* [EXERCISE OBJECTIVE] Print the first line of the data below and every one after it, through the line containing "localparam logic ST_DONE", exactly as written.

Saved entries:
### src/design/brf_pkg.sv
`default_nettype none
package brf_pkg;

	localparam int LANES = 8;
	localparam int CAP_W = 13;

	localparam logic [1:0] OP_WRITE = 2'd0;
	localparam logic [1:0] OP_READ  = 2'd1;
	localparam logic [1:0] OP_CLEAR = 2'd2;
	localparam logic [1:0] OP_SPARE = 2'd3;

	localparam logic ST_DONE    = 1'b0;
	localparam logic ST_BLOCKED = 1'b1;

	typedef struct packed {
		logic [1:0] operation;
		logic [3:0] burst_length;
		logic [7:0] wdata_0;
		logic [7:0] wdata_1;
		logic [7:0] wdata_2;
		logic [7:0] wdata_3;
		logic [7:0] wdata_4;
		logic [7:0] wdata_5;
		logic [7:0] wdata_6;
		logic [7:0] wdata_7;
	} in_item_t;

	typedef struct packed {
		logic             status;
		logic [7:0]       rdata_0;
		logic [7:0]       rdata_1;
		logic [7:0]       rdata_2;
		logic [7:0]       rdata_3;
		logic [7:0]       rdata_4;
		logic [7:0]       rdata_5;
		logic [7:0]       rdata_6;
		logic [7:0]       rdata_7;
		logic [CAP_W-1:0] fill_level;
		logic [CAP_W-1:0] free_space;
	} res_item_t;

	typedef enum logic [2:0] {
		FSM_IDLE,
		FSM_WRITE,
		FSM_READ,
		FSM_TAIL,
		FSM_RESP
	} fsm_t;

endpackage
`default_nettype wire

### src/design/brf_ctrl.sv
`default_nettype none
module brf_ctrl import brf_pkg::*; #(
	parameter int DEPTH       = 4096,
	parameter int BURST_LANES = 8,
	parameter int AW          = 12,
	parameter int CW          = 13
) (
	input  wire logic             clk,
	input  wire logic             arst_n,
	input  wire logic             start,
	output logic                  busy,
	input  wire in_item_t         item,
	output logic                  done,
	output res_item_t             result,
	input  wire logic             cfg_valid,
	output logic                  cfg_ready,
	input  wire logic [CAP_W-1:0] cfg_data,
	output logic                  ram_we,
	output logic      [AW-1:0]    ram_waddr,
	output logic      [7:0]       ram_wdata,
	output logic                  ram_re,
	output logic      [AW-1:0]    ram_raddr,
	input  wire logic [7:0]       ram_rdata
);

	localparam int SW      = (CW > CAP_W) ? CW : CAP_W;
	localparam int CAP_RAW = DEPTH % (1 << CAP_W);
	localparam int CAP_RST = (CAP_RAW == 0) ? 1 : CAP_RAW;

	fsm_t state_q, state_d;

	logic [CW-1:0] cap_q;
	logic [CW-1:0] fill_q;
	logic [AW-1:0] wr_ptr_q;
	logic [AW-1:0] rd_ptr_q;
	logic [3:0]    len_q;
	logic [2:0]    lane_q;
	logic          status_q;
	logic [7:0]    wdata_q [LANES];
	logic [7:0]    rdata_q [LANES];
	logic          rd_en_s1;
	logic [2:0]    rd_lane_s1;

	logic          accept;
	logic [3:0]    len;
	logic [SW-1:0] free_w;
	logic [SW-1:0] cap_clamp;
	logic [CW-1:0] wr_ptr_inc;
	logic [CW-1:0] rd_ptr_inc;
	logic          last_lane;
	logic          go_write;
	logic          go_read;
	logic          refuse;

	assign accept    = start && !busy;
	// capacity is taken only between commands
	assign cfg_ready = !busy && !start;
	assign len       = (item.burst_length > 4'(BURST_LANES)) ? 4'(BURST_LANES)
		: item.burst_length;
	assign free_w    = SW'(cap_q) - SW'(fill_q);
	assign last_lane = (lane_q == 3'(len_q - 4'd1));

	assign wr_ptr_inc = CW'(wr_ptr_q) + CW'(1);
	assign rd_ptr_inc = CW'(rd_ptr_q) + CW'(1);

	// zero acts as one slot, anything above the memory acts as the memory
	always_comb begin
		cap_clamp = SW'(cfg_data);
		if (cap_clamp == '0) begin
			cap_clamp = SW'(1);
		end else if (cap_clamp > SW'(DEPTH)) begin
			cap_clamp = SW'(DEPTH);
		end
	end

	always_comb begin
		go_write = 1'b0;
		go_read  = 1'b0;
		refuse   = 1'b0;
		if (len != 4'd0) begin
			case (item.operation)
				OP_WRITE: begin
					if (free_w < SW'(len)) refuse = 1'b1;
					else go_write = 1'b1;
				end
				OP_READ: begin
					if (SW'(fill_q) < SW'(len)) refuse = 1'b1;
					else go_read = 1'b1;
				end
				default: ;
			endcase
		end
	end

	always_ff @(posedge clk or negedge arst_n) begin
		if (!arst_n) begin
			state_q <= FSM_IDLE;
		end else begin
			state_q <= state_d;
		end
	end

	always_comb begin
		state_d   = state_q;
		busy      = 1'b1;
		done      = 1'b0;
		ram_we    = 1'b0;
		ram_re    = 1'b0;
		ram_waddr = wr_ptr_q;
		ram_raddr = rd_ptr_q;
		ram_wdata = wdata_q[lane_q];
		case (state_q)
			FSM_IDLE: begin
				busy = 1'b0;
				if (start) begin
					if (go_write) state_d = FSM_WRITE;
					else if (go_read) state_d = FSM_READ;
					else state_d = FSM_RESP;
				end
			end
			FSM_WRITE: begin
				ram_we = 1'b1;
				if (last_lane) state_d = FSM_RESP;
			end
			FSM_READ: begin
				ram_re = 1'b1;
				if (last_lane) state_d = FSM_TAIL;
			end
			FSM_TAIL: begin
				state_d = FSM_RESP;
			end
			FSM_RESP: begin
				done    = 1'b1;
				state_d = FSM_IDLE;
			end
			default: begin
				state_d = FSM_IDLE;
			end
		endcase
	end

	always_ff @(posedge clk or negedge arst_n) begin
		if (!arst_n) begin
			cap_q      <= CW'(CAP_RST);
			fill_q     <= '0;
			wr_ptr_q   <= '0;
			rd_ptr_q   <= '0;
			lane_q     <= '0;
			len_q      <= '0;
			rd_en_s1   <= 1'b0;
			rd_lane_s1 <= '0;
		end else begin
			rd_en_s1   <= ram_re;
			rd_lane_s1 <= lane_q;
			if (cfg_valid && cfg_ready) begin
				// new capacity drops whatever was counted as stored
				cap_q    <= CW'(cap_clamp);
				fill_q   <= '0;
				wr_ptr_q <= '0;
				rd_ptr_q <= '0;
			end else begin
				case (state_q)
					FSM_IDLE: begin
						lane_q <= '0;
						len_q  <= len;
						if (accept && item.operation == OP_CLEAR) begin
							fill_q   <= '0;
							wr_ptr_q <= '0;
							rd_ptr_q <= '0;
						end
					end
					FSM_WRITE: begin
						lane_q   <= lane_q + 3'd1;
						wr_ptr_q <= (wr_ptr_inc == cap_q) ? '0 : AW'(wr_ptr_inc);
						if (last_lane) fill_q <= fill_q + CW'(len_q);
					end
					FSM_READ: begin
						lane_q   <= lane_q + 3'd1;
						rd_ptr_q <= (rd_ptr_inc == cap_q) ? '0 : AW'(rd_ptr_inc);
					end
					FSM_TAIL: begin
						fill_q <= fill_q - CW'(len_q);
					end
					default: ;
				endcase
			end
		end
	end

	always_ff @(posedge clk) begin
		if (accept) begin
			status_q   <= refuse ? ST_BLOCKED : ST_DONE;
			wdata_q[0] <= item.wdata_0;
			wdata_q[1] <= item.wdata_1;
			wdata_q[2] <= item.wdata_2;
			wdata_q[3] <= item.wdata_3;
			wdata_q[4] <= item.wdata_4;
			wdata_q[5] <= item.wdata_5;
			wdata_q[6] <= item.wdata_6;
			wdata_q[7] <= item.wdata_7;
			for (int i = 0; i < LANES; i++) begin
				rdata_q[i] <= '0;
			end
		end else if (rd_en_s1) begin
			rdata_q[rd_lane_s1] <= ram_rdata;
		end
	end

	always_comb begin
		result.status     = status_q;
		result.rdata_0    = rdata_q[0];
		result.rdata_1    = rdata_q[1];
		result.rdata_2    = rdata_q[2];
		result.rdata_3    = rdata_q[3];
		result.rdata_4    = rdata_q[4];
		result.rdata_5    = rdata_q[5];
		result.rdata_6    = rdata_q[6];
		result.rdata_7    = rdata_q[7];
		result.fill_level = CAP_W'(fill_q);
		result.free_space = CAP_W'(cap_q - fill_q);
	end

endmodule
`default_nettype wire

* [SOLVED EXERCISE]
### src/design/brf_pkg.sv
`default_nettype none
package brf_pkg;

	localparam int LANES = 8;
	localparam int CAP_W = 13;

	localparam logic [1:0] OP_WRITE = 2'd0;
	localparam logic [1:0] OP_READ  = 2'd1;
	localparam logic [1:0] OP_CLEAR = 2'd2;
	localparam logic [1:0] OP_SPARE = 2'd3;

	localparam logic ST_DONE    = 1'b0;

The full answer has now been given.